• DESCRIPTION OF THE TASK: The entries below contain a line with "Cells that the tools add are included." and a line with "- 16-bit by 1-bit". Retype exactly everything from the first down to the second, both included, and nothing else.

• PROVIDED DATA:

`src/rtl/mdio_init_sequencer.sv`:
```
// Boot-time PHY configuration sequencer: after a power-on wait it walks a table of
// MDIO register writes through the write engine. Optional delay entries: MDIO_INIT_DELAY_ENTRY_EN.
module mdio_init_sequencer #(
    parameter int         NUM_ENTRIES = 8,
    parameter logic [4:0] PHY_ADDR    = 5'd1,
    parameter int         POR_CYCLES  = 25000,
    parameter int         GAP_CYCLES  = 16,
    parameter int         ACK_TIMEOUT = 8
) (
    input  logic        mdc,
    input  logic        RST_N,
    input  logic        start,
    output logic [4:0]  tbl_idx,
    input  logic [21:0] tbl_entry,
    output logic [4:0]  wr_phy_addr,
    output logic [4:0]  wr_reg_addr,
    output logic [15:0] wr_data,
    output logic        wr_en,
    input  logic        wr_busy,
    output logic        init_done,
    output logic        init_err,
    output logic [4:0]  err_idx
);

    localparam logic [15:0] POR_LAST = 16'(POR_CYCLES - 1);
    localparam logic [15:0] GAP_LAST = 16'(GAP_CYCLES - 1);
    localparam logic [15:0] ACK_LAST = 16'(ACK_TIMEOUT - 1);
    localparam logic [4:0]  IDX_LAST = 5'(NUM_ENTRIES - 1);

    typedef enum logic [3:0] {
        S_POR,
        S_IDLE,
        S_LOAD,
        S_ISSUE,
        S_WACK,
        S_WBUSY,
        S_GAP,
        S_DONE,
`ifdef MDIO_INIT_DELAY_ENTRY_EN
        S_DLY,
`endif
        S_ERROR
    } state_t;

    state_t      state, state_d;
    logic [15:0] cnt, cnt_d;
    logic [4:0]  idx_d;
    logic [4:0]  reg_d;
    logic [15:0] data_d;
    logic        wr_en_d;
    logic        done_d;
    logic        err_d;
    logic [4:0]  err_idx_d;

`ifdef MDIO_INIT_DELAY_ENTRY_EN
    logic [19:0] dcnt, dcnt_d;
`else
    logic        unused_dly_flag;
    assign unused_dly_flag = tbl_entry[21];
`endif

    assign wr_phy_addr = PHY_ADDR;

    always_comb begin
        state_d   = state;
        cnt_d     = cnt;
        idx_d     = tbl_idx;
        reg_d     = wr_reg_addr;
        data_d    = wr_data;
        wr_en_d   = 1'b0;
        done_d    = init_done;
        err_d     = init_err;
        err_idx_d = err_idx;
`ifdef MDIO_INIT_DELAY_ENTRY_EN
        dcnt_d    = dcnt;
`endif
        case (state)
            S_POR: begin
                if (cnt == POR_LAST) begin
                    state_d = S_LOAD;
                    idx_d   = 5'd0;
                    cnt_d   = 16'd0;
                end else begin
                    cnt_d = cnt + 16'd1;
                end
            end
            S_IDLE: begin
                if (start) begin
                    state_d = S_LOAD;
                    idx_d   = 5'd0;
                end
            end
            S_LOAD: begin
                reg_d   = tbl_entry[20:16];
                data_d  = tbl_entry[15:0];
                state_d = S_ISSUE;
`ifdef MDIO_INIT_DELAY_ENTRY_EN
                // Delay entries skip the writer; a zero count goes straight to the gap.
                if (tbl_entry[21]) begin
                    cnt_d  = 16'd0;
                    dcnt_d = 20'd0;
                    state_d = (tbl_entry[15:0] == 16'd0) ? S_GAP : S_DLY;
                end
`endif
            end
            S_ISSUE: begin
                wr_en_d = 1'b1;
                cnt_d   = 16'd0;
                state_d = S_WACK;
            end
            S_WACK: begin
                if (wr_busy) begin
                    state_d = S_WBUSY;
                end else if (cnt == ACK_LAST) begin
                    state_d   = S_ERROR;
                    err_d     = 1'b1;
                    err_idx_d = tbl_idx;
                end else begin
                    cnt_d = cnt + 16'd1;
                end
            end
            S_WBUSY: begin
                if (!wr_busy) begin
                    cnt_d   = 16'd0;
                    state_d = S_GAP;
                end
            end
            S_GAP: begin
                if (cnt == GAP_LAST) begin
                    if (tbl_idx == IDX_LAST) begin
                        state_d = S_DONE;
                        done_d  = 1'b1;
                    end else begin
                        idx_d   = tbl_idx + 5'd1;
                        state_d = S_LOAD;
                    end
                end else begin
                    cnt_d = cnt + 16'd1;
                end
            end
`ifdef MDIO_INIT_DELAY_ENTRY_EN
            S_DLY: begin
                if (dcnt == {wr_data, 4'h0} - 20'd1) begin
                    cnt_d   = 16'd0;
                    state_d = S_GAP;
                end else begin
                    dcnt_d = dcnt + 20'd1;
                end
            end
`endif
            S_DONE: begin
                if (start) begin
                    done_d  = 1'b0;
                    idx_d   = 5'd0;
                    state_d = S_LOAD;
                end
            end
            S_ERROR: begin
                if (start) begin
                    err_d     = 1'b0;
                    err_idx_d = 5'd0;
                    idx_d     = 5'd0;
                    state_d   = S_LOAD;
                end
            end
            default: state_d = S_POR;
        endcase
    end

    // Reset clears wr_en asynchronously so a pending pulse never reaches the writer.
    always_ff @(posedge mdc or negedge RST_N) begin
        if (!RST_N) begin
            state       <= S_POR;
            cnt         <= 16'd0;
            tbl_idx     <= 5'd0;
            wr_reg_addr <= 5'd0;
            wr_data     <= 16'd0;
            wr_en       <= 1'b0;
            init_done   <= 1'b0;
            init_err    <= 1'b0;
            err_idx     <= 5'd0;
`ifdef MDIO_INIT_DELAY_ENTRY_EN
            dcnt        <= 20'd0;
`endif
        end else begin
            state       <= state_d;
            cnt         <= cnt_d;
            tbl_idx     <= idx_d;
            wr_reg_addr <= reg_d;
            wr_data     <= data_d;
            wr_en       <= wr_en_d;
            init_done   <= done_d;
            init_err    <= err_d;
            err_idx     <= err_idx_d;
`ifdef MDIO_INIT_DELAY_ENTRY_EN
            dcnt        <= dcnt_d;
`endif
        end
    end

endmodule

```
`config.mk`:
```
export PLATFORM = sky130hd
export DESIGN_NAME = mdio_init_sequencer
export DESIGN_NICKNAME = d
export VERILOG_FILES = /design/src/rtl/mdio_init_sequencer.sv
export SDC_FILE = /design/constraint.sdc
export NUM_CORES = 1
export LEC_CHECK = 0
export CORE_MARGIN = 2
export CORE_UTILIZATION = 54
export DETAILED_ROUTE_END_ITERATION = 7
export PLACE_DENSITY_LB_ADDON = 0.3
export SLEW_MARGIN = 20
export SYNTH_ARGS = -nofsm -noshare
export SYNTH_HDL_FRONTEND = slang
export SYNTH_SLANG_ARGS = --single-unit
```
`constraint.sdc`:
```
create_clock -name mdc -period 3.95 [get_ports mdc]
set_input_delay 0.79 -clock mdc [delete_from_list [all_inputs] [get_ports mdc]]
set_output_delay 0.79 -clock mdc [all_outputs]
set_load 0.03 [all_outputs]
```
* After elaboration in Yosys (flattened, before gate mapping)
Cells that the tools add are included.
** Storage, ports and cells
- Register bits :: 54
- Input bits :: 26
- Output and inout bits :: 39
- Word-level logic and storage cells :: 77
** Cells by class
- Add/subtract/negate cells :: 2
- Equal/unequal tests :: 25
- Mux-type cells :: 30
- Reduce and logical (&&, ||, !) cells :: 11
** Operators by type and width (count)
- 16-bit 2-to-1 mux :: 5
- 16-bit one-hot mux with 5 select lines :: 1
- 5-bit 2-to-1 mux :: 6
- 4-bit one-hot mux with 7 select lines :: 1
- 4-bit 2-to-1 mux :: 6
- 2-bit != test (second input constant) :: 11
- 16-bit by 1-bit adder with 16-bit output (second input constant) :: 1
- 16-bit by 15-bit equality test with 1-bit output (second input constant) :: 1
- 16-bit by 3-bit equality test with 1-bit output (second input constant) :: 1
- 16-bit by 4-bit equality test with 1-bit output (second input constant) :: 1
- 4-bit by 3-bit equality test with 1-bit output (second input constant) :: 4
- 5-bit one-hot mux with 3 select lines :: 1
- 5-bit AND reduction :: 3
- 5-bit one-hot mux with 2 select lines :: 1
- 4-bit by 2-bit equality test with 1-bit output (second input constant) :: 2
- 4-bit AND reduction :: 2
- 1-bit 2-to-1 mux :: 6
- 5-bit by 1-bit adder with 5-bit output (second input constant) :: 1
- 5-bit by 3-bit equality test with 1-bit output (second input constant) :: 1
- 5-bit nonzero test :: 1
- 4-bit by 1-bit equality test with 1-bit output (second input constant) :: 1
- 4-bit equality test (second input constant) :: 1
- 4-bit zero test :: 1
- 1-bit one-hot mux with 2 select lines :: 2
- other kinds (6) :: 7

* Depth between registers and ports, before layout
Gate-level depths: netlist (run 1).
- Depth in word-level cells :: 4
- Depth in mapped cells :: 8

* Worst setup path after synthesis (run 1)
Ideal clock, no wire load.
- Path kind :: register to register
- Start :: reg cnt[0]
- End :: reg tbl_idx[4]
- Setup time :: 0.069 ns
- Arrival :: 2.352 ns
- Data required time :: 3.881 ns
- Setup slack :: 1.529 ns
- Stages on the path, launching flop included :: 9
- Path buffers :: 1
- Period minus slack after synthesis :: 2.421 ns
- Cells stage by stage :: dfrtp_1 ha_1 nor4b_2 nand4b_1 or2_4 a2111o_1 buf_6 or4_1 nand3_1
** On the way
- Cells in the longest elaborated chain, start to end :: 3
- Elaborated cells on any way between the ends :: 5
** RTL lines
- start: declaration :: RTL line 46 : logic [15:0] cnt, cnt_d;
- start signal: assignment :: RTL line 187 : cnt <= cnt_d;
- 16-bit by 4-bit equality test with 1-bit output / 16-bit by 15-bit equality test with 1-bit output (equally long branches) :: RTL line 129, 79
- 2-bit != test (no source line)
- 5-bit AND reduction (no source line) *
- end signal: assignment :: RTL line 188 : tbl_idx <= idx_d;
- end: declaration :: RTL line 13 : output logic [4:0] tbl_idx,
Every way passes the cells marked *; elsewhere a longest branch is shown, timed or not.
A chain may end at the register's enable or synchronous reset.

* Worst setup path after layout (run 1)
- Start :: reg state[2]
- End :: reg cnt[13]
** On the way
- Cells in the longest elaborated chain, start to end :: 3
- Elaborated cells on any way between the ends :: 12
** RTL lines
- start: declaration :: RTL line 45 : state_t state, state_d;
- start signal: assignment :: RTL line 186 : state <= state_d;
- 4-bit by 3-bit equality test with 1-bit output (tied with other cells) :: RTL line 77 : case (state)
- 5-bit nonzero test (no source line) / 2-bit != test (equally long branches)
- 5-bit AND reduction (no source line)
Parallel ways exist; a longest one is shown, timed or not.

==> results of run 1 <==
==> critical path, stage by stage (launching register included) <==
cell and delay [ps]:
dfrtp_1 650, nand2b_1 290, or4b_1 540, o221ai_2 640, o21bai_1 520, or3_1 210
o21ai_0 90
==> power breakdown <==
group | leakage, nW | internal [W] | total, W | switching, W
Sequential | 0.666 | 0.000763 | 0.000978 | 0.000215
Clock | 0.0514 | 0.000189 | 0.000363 | 0.000174
Combinational | 0.688 | 0.000644 | 0.00144 | 0.000793
Total | 1.41 | 0.00160 | 0.00278 | 0.00118
==> sequential cells by signal, summed over array words and instances, names as in the netlist <==
register     count
state            4
wr_en            1
wr_data         16
tbl_idx          5
err_idx          5
init_done        1
cnt             16
init_err         1
wr_reg_addr      5
==> layer usage <==
layer  vias to the layer above  global-route usage (%)
met5                         -                       0
met2                        77                    37.1
li1                       1104                       -
met1                      1130                    32.5
met3                         2                    3.91
met4                         0                    3.82
==> Yosys cell counts, drive strengths merged (2+ instances only) <==
master   n  area share (%)
a21o     4             1.2
a21oi   12             2.1
a22oi    3            0.80
and2     2            0.45
and3     4            0.89
buf      8             2.0
clkbuf  15             2.0
conb     2            0.27
dfrtp   54              48
ha       2            0.89
inv      9             1.2
mux2    23             9.2
nand2   30             4.0
nand2b   3            0.67
nand3   14             2.5
nand3b   2            0.53
nor2     8             1.1
nor2b    3            0.67
nor3     6             1.1
nor3b    4             1.1
nor4     5             1.3
o21ai   21             3.7
o21bai   3            0.80
o221ai   3             1.2
o22ai    5             1.1
o311ai   2            0.62
o41ai    3            0.94
or2      4            0.98
or3      5             1.1
or4      5             1.4
xor2     2            0.62
==> layout make-up <==
| type | instances | area, sq um |
|---|---|---|
| Timing Repair Buffer | 60 | 591 |
| Sequential cell | 54 | 1350 |
| Multi-Input combinational cell | 199 | 1330 |
| Tap cell | 70 | 87.6 |
| Fill cell | 404 | 1580 |
| Clock buffer | 6 | 72.6 |
| Inverter | 9 | 33.8 |
| Clock inverter | 2 | 37.5 |
==> worst paths after layout <==
path / startpoint / to
worst max-delay path: state[2] / cnt[13]
worst min-delay path: RST_N / init_done
worst max register to register: state[2] / cnt[13]
worst min register to register: err_idx[2] / err_idx[2]
max in group asynchronous: RST_N / cnt[13]
min in group mdc: err_idx[2] / err_idx[2]
==> logic make-up after synthesis <==
group | count (synthesis)
other | 2
AO/OA/AOI/OAI | 66
adder cells (fa/ha/maj) | 2
AND/OR/NAND/NOR | 101
multiplexers | 23
XOR/XNOR | 2
buffers and inverters | 32
flip-flops | 54
==> stage by stage <==
stage / cells / util [%] / setup WS (ps)
5_1_grt: 400 / 68.9 / 610
3_5_place_dp: 392 / 66.8 / 824
3_3_place_gp: 392 / 66.8 / 855
6_report: 400 / 68.9 / 894
2_1_floorplan: 285 / - / 1530
4_1_cts: 400 / 68.9 / 923
==> flow_metrics.py, run 1 <==
metrics = {
    "outcome": {
        "status": "completed",
    },
    "cells_and_area": {
        "syn_to_final_growth_pct": 24.6,
        "layout.nets": 357,
        "layout_common_cells": "clkdlybuf4s50_1 (57), dfrtp_1 (54), nand2_1 (30)",
        "final_common_cell": "clkdlybuf4s50_1",
        "drive_above_1_share_pct": 13.9,
        "antenna_cells": 0,
        "fin_area_sq_mm": 0.00350,
    },
    "logic_synthesis": {
        "synth-edff-count": 0,
        "synth.mux.area_fraction_pct": 9.22,
        "syn-cell-area_sq_mm": 0.00281,
        "postSynthCellCount": 282,
        "synth-seq-cells": 54,
        "synth-warning-count": 0,
        "yosys.area_share.simple_pct": 20.1,
        "async_reset_ff_share_pct": 100,
        "synthAdderAreaFrac_pct": 0.891,
        "synth_top_flop_cell": "dfrtp_1",
        "synth_top_family_by_area": "simple AND/OR/NAND/NOR gates",
        "syn_avg_cell_area_sq_um": 9.96,
        "yosys.area_share.xor_xnor_pct": 0.624,
        "seq_area_frac_synth_pct": 48.1,
        "synth_compound_area_share_pct": 15.6,
        "synth.distinct_cells": 55,
    },
    "clock_network": {
        "post-cts-setup-buffers": 0,
        "cts-resized-gates": 0,
        "clk_pin_slew_ps": 90,
        "cts_buffer_depth": 2,
        "clk_latency_ps": 300,
        "hold_buffers": 0,
        "clkSinkCount": 54,
        "cts_buffers": 5,
        "cts_max_level": 2,
        "cts_tree": "built",
        "cts_root_buf": "clkbuf_8",
    },
    "timing": {
        "timing.fmax_ghz": 0.327,
        "worstMarginPinSlew_ps": 915,
        "relSlewSlack_pct": 38.8,
        "fin_skew_ps": 5.78,
        "final.min_clock_period_ps": 3060,
        "setup-tns-final_ps": 0,
        "finalSetupViolCount": 0,
        "rsz0062_at_grt": "no",
        "whs_ps": 454,
        "maxSlewViolCount": 0,
        "hold_violations": 0,
        "fin_crit_sh_pct": 77.4,
    },
    "route": {
        "met3_length_um": 354,
        "met1_length_um": 2670,
        "wl_per_cell_um": 15.3,
        "routed.top_layer": "met4",
        "drtIter0Drc": 166,
        "firstDrtPassIters": 4,
        "num_vias": 2313,
        "via_per_inst": 5.78,
        "totalWireLength_um": 6140,
        "remaining_drc_errors": 0,
        "route.antenna.remaining_nets": 0,
        "dr_wl_met2_um": 3080,
    },
    "power": {
        "p_leak_nw": 1.41,
        "finalPower_w": 0.00278,
        "power_density_mw_per_mm2": 794,
        "ir_drop_mv": 0.432,
    },
    "min_path": {
        "hold_class": "in -> async",
    },
    "global_route": {
        "grt_usage_pct": 22.6,
        "antenna_found_initial": 0,
        "grt_pass1_vias": 2220,
        "grt-ovfl-total": 0,
        "grt_pass1_wl_um": 10900,
        "grt_max_degree": 34,
    },
    "worst_setup_path": {
        "critPathKind": "reg -> reg",
        "critical_path_required_ps": 4120,
        "r2r_cells": 6,
        "start_kind": "flip-flop",
        "reg2reg_slack_ps": 890,
        "crit_fanout": 19,
        "end_kind": "flip-flop",
        "cp_data_arrival_time_ps": 3230,
    },
    "die": {
        "core_sq_mm": 0.00507,
        "dieArea_sq_mm": 0.00579,
        "num_rows": 26,
        "io_pins": 65,
        "start_util_pct": 55.3,
        "die_w_um": 76.1,
        "dieHeight_um": 76.1,
    },
    "place": {
        "port_buffers": 58,
        "dp_hpwl_um": 4420,
        "gp_congestion": 0.840,
        "place_area_sq_mm": 0.00339,
    },
    "flow_run": {
        "max-cap-violations": 0,
    },
}
No activity file was read; power rests on OpenSTA's default activity.
==> run 2, diff against run 1 <==
CORE_UTILIZATION = 45   (was 54)
clock period = 2.65 ns   (was 3.95 ns; I/O delays follow)
==> flow_metrics.py, run 2 (synthesis results as in run 1) <==
metrics = {
    "outcome": {
        "status": "completed",
    },
    "timing": {
        "hold_violations": 0,
        "relSlewSlack_pct": 54.3,
        "timing.fmax_ghz": 0.404,
        "finalSetupViolCount": 0,
        "final.min_clock_period_ps": 2470,
        "fin_skew_ps": 14.9,
        "maxSlewViolCount": 0,
        "fin_crit_sh_pct": 93.3,
        "worstMarginPinSlew_ps": 686,
        "setup-tns-final_ps": 0,
    },
    "place": {
        "gp_congestion": 0.849,
        "port_buffers": 58,
        "dp_hpwl_um": 4220,
    },
    "min_path": {
        "hold_class": "in -> async",
    },
    "worst_setup_path": {
        "r2r_cells": 7,
        "crit_fanout": 5,
        "r2r_end": "tbl_idx[4]",
        "cp_data_arrival_time_ps": 2720,
        "reg2reg_slack_ps": 180,
        "end_kind": "flip-flop",
        "timing.rr.start": "cnt[0]",
        "start_kind": "flip-flop",
        "cp-startpoint": "cnt[0]",
        "critical_path_required_ps": 2900,
        "critPathKind": "reg -> reg",
    },
    "cells_and_area": {
        "layout.nets": 370,
        "final_common_cell": "clkdlybuf4s50_1",
        "layout_common_cells": "clkdlybuf4s50_1 (57), dfrtp_1 (54), nand2_1 (30)",
        "final_core_util_pct": 60.2,
        "antenna_cells": 0,
        "syn_to_final_growth_pct": 28.3,
        "drive_above_1_share_pct": 17.8,
        "largestRegisters": "cnt: 16 flops, wr_data: 16 flops",
    },
    "clock_network": {
        "cts_max_level": 2,
        "clk_pin_slew_ps": 100,
        "cts_root_buf": "clkbuf_8",
        "cts_buffer_depth": 2,
        "clk_latency_ps": 310,
        "hold_buffers": 0,
        "cts_buffers": 5,
        "clkSinkCount": 54,
        "cts_tree": "built",
    },
    "power": {
        "power_density_mw_per_mm2": 1170,
        "ir_drop_mv": 0.660,
        "p_leak_nw": 1.47,
    },
    "die": {
        "dieArea_sq_mm": 0.00689,
        "io_pins": 65,
        "dieHeight_um": 83.0,
        "core_sq_mm": 0.00599,
        "num_rows": 28,
        "start_util_pct": 46.9,
        "die_w_um": 83.0,
    },
    "route": {
        "route.antenna.remaining_nets": 0,
        "num_vias": 2389,
        "totalWireLength_um": 6060,
        "via_per_inst": 5.72,
        "drtIter0Drc": 146,
        "wl_per_cell_um": 14.5,
        "firstDrtPassIters": 5,
        "remaining_drc_errors": 0,
    },
    "global_route": {
        "grt_pass1_vias": 2115,
        "grt-ovfl-total": 0,
        "grt_usage_pct": 18.0,
        "grt_max_degree": 55,
        "antenna_found_initial": 0,
        "grt_pass1_wl_um": 10300,
    },
    "flow_run": {
        "max-cap-violations": 0,
    },
}
-- run 2: changes by cell type in the layout (fill, tap and decap cells not counted), sizes merged --
| cell | change |
|---|---|
| buf | +13 |
| bufinv | -1 |
| clkinv | +1 |
-- run 2: stage by stage --
| step | power [W] | cells | setup WS, ps | area [sq um] | hold slack (ps) |
|---|---|---|---|---|---|
| after floorplan | 0.00293 | 285 | 229 | 2820 | 234 |
| after global placement | 0.00369 | 409 | 202 | 3500 | 464 |
| after detailed placement | 0.00375 | 409 | 170 | 3500 | 471 |
| after CTS | 0.00424 | 417 | 143 | 3590 | 212 |
| after global routing | 0.00452 | 418 | -15.9 | 3600 | 207 |
| final | 0.00423 | 418 | 177 | 3600 | 194 |
-- run 2: report_power, final --
part           internal (W)  switching [W]
Clock              0.000211       0.000271
Sequential          0.00114       0.000254
Combinational       0.00108        0.00127
-- run 2: cell type report --
type	instances	area [sq um]
repair buffers	73	701
flip-flops and latches	54	1350
inverters	9	33.8
clock inverters	2	12.5
clock buffers	6	82.6
well taps	75	93.8
multi-input cells	199	1330
fillers	503	2390
-- run 2: how the worst max path moves through the flow --
stage               slack, ps         end  depth (start not counted)
floorplan                 230  tbl_idx[4]                          8
CTS                       140  tbl_idx[4]                          7
global route              -20  tbl_idx[4]                          7
finish                    180  tbl_idx[4]                          7
global placement          200  tbl_idx[4]                          7
detailed placement        170  tbl_idx[4]                          7
-- run 2: timing repair --
action / 4_1_cts / 5_1_grt
buffers inserted: 0 / 1
endpoints found under the setup margin: 0 / 12
gates resized for setup: 0 / 1
-- run 2: worst max-delay path, cell delays in order, from the launching register on --
cell and delay [ps]:
dfrtp_1 410, ha_1 240, nor4b_2 260, nand4b_1 220
or2_4 320, a2111o_1 420, or4_1 460, nand3_1 90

• PROBLEM SOLUTION:
Cells that the tools add are included.
** Storage, ports and cells
- Register bits :: 54
- Input bits :: 26
- Output and inout bits :: 39
- Word-level logic and storage cells :: 77
** Cells by class
- Add/subtract/negate cells :: 2
- Equal/unequal tests :: 25
- Mux-type cells :: 30
- Reduce and logical (&&, ||, !) cells :: 11
** Operators by type and width (count)
- 16-bit 2-to-1 mux :: 5
- 16-bit one-hot mux with 5 select lines :: 1
- 5-bit 2-to-1 mux :: 6
- 4-bit one-hot mux with 7 select lines :: 1
- 4-bit 2-to-1 mux :: 6
- 2-bit != test (second input constant) :: 11
- 16-bit by 1-bit adder with 16-bit output (second input constant) :: 1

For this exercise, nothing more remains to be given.